Y bien, el único que cumplía ese requisito era yo. Allí mismo corté el hilo y rasgué el papel. Me encontré con un cofre de fina madera, excelente hechura y extraños grabados en su tapa. Por más que me esforcé no logré reconocer caligrafía humana alguna en ellos. En su interior sí encontré algo legible: unas cientos de hojas sueltas, amarillentas y quebradizas. La primera de ellas sólo decía “Manuscritos Pnakóticos”.
Decidí volver a casa. Se me plantearon interrogantes de tal magnitud que abandoné toda la rutina de mi vida. Había encontrado un legado que despertó en mí una ancestral curiosidad, sin duda la misma que llevó a mi abuelo a su desconocida aventura. ¡Cuánto entusiasmo! ¡Cuánta expectativa! ¡Cuánta emoción se derramó sobre mí encendiendo mi opaca existencia!

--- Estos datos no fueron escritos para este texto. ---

--- src/rtl/alu_op_issuer.sv ---
// Issue stage in front of the combinational ALU: decodes the request into an ALU select, drives the ALU, and returns the captured result.
// ALU_PIPE_EN: when defined, adds a WAIT state so an ALU with a registered output can be used.
module alu_op_issuer #(
  parameter int DATA_W = 32
) (
  input  logic              clk,
  input  logic              rst,
  input  logic              req_valid,
  output logic              req_ready,
  input  logic [6:0]        req_opcode,
  input  logic [2:0]        req_funct3,
  input  logic              req_funct7_5,
  input  logic [DATA_W-1:0] req_rs1,
  input  logic [DATA_W-1:0] req_rs2,
  input  logic [DATA_W-1:0] req_imm,
  output logic [DATA_W-1:0] alu_a,
  output logic [DATA_W-1:0] alu_b,
  output logic [3:0]        alu_sel,
  input  logic [DATA_W-1:0] alu_out,
  input  logic              alu_zero,
  output logic              res_valid,
  input  logic              res_ready,
  output logic [DATA_W-1:0] res_data,
  output logic              res_taken,
  output logic              res_illegal
);

  localparam logic [3:0] SEL_ADD = 4'd0;
  localparam logic [3:0] SEL_SUB = 4'd1;
  localparam logic [3:0] SEL_AND = 4'd2;
  localparam logic [3:0] SEL_OR  = 4'd3;
  localparam logic [3:0] SEL_XOR = 4'd4;
  localparam logic [3:0] SEL_SLT = 4'd5;
  localparam logic [3:0] SEL_BEQ = 4'd6;
  localparam logic [3:0] SEL_BNE = 4'd7;
  localparam logic [3:0] SEL_BLT = 4'd8;
  localparam logic [3:0] SEL_BGE = 4'd9;

  localparam logic [6:0] OP_R = 7'b0110011;
  localparam logic [6:0] OP_I = 7'b0010011;
  localparam logic [6:0] OP_B = 7'b1100011;

  typedef enum logic [2:0] {
    S_IDLE    = 3'd0,
    S_ISSUE   = 3'd1,
    S_WAIT    = 3'd2,
    S_CAPTURE = 3'd3,
    S_RESP    = 3'd4
  } state_t;

  state_t            state_q, state_d;
  logic [DATA_W-1:0] alu_a_q, alu_a_d;
  logic [DATA_W-1:0] alu_b_q, alu_b_d;
  logic [3:0]        alu_sel_q, alu_sel_d;
  logic              res_valid_q, res_valid_d;
  logic [DATA_W-1:0] res_data_q, res_data_d;
  logic              res_taken_q, res_taken_d;
  logic              res_illegal_q, res_illegal_d;

  logic       dec_illegal;
  logic       dec_use_imm;
  logic [3:0] dec_sel;
  logic       accept;
  logic       res_fire;
  logic       sel_is_branch;

  // Instruction decode: opcode/funct3/funct7[5] -> ALU select code
  always_comb begin
    dec_illegal = 1'b0;
    dec_use_imm = 1'b0;
    dec_sel     = SEL_ADD;
    case (req_opcode)
      OP_R, OP_I: begin
        dec_use_imm = (req_opcode == OP_I);
        case (req_funct3)
          3'b000:  dec_sel = (req_opcode == OP_R && req_funct7_5) ? SEL_SUB : SEL_ADD;
          3'b111:  dec_sel = SEL_AND;
          3'b110:  dec_sel = SEL_OR;
          3'b100:  dec_sel = SEL_XOR;
          3'b010:  dec_sel = SEL_SLT;
          default: dec_illegal = 1'b1;
        endcase
      end
      OP_B: begin
        case (req_funct3)
          3'b000:  dec_sel = SEL_BEQ;
          3'b001:  dec_sel = SEL_BNE;
          3'b100:  dec_sel = SEL_BLT;
          3'b101:  dec_sel = SEL_BGE;
          default: dec_illegal = 1'b1;
        endcase
      end
      default: dec_illegal = 1'b1;
    endcase
  end

  assign req_ready     = (state_q == S_IDLE) && !rst;
  assign accept        = req_valid && req_ready;
  assign res_fire      = res_valid_q && res_ready;
  assign sel_is_branch = (alu_sel_q >= SEL_BEQ);

  // State register and all registered outputs
  always_ff @(posedge clk or posedge rst) begin
    if (rst) begin
      state_q       <= S_IDLE;
      alu_a_q       <= '0;
      alu_b_q       <= '0;
      alu_sel_q     <= SEL_ADD;
      res_valid_q   <= 1'b0;
      res_data_q    <= '0;
      res_taken_q   <= 1'b0;
      res_illegal_q <= 1'b0;
    end else begin
      state_q       <= state_d;
      alu_a_q       <= alu_a_d;
      alu_b_q       <= alu_b_d;
      alu_sel_q     <= alu_sel_d;
      res_valid_q   <= res_valid_d;
      res_data_q    <= res_data_d;
      res_taken_q   <= res_taken_d;
      res_illegal_q <= res_illegal_d;
    end
  end

  // Next-state logic
  always_comb begin
    state_d = state_q;
    case (state_q)
      S_IDLE: begin
        if (accept) state_d = dec_illegal ? S_RESP : S_ISSUE;
      end
`ifdef ALU_PIPE_EN
      S_ISSUE:   state_d = S_WAIT;
`else
      S_ISSUE:   state_d = S_CAPTURE;
`endif
      S_WAIT:    state_d = S_CAPTURE;
      S_CAPTURE: state_d = S_RESP;
      S_RESP: begin
        if (res_fire) state_d = S_IDLE;
      end
      default:   state_d = S_IDLE;
    endcase
  end

  // Datapath and response register updates
  always_comb begin
    alu_a_d       = alu_a_q;
    alu_b_d       = alu_b_q;
    alu_sel_d     = alu_sel_q;
    res_valid_d   = res_valid_q;
    res_data_d    = res_data_q;
    res_taken_d   = res_taken_q;
    res_illegal_d = res_illegal_q;

    if (accept) begin
      res_illegal_d = dec_illegal;
      if (dec_illegal) begin
        // Illegal ops never touch the ALU drive registers
        res_data_d  = '0;
        res_taken_d = 1'b0;
      end else begin
        alu_a_d   = req_rs1;
        alu_b_d   = dec_use_imm ? req_imm : req_rs2;
        alu_sel_d = dec_sel;
      end
    end

    if (state_q == S_CAPTURE) begin
      if (sel_is_branch) begin
        res_data_d  = '0;
        res_taken_d = alu_zero;
      end else begin
        res_data_d  = alu_out;
        res_taken_d = 1'b0;
      end
    end

    // res_valid rises one cycle after RESP is entered and drops on handshake
    if (state_q == S_RESP) begin
      if (!res_valid_q)  res_valid_d = 1'b1;
      else if (res_fire) res_valid_d = 1'b0;
    end
  end

  assign alu_a       = alu_a_q;
  assign alu_b       = alu_b_q;
  assign alu_sel     = alu_sel_q;
  assign res_valid   = res_valid_q;
  assign res_data    = res_data_q;
  assign res_taken   = res_taken_q;
  assign res_illegal = res_illegal_q;

endmodule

Ya en casa, acometí la lectura. El buen romance en el que estaba redactado el manuscrito facilitaba la tarea. La portentosa historia que narraba fue nublando poco a poco mi entendimiento –creo- por eso no sé como llegué hasta aquí. Estoy encerrado en un habitáculo muy estrecho y oscuro. Apenas una línea de malsana luz se aprecia por debajo de la puerta. Del otro lado sólo se escucha algún chirrido y una agonizante voz que suplica por su fin. No me pregunten cómo, pero sé que es la voz de mi abuelo.
Algo en esas hojas está prohibido para los humanos. Algo en esa lectura nos presenta indefensos frente a seres de inverosímil presencia. Tarde comprendí que la ignorancia es nuestro único antídoto ante ellos. Yo ya no lo tengo, creo que éste es el verdadero legado. Detrás de la puerta los quejidos se apagan. Si tengo suerte, moriré pronto. Ya vienen por mi.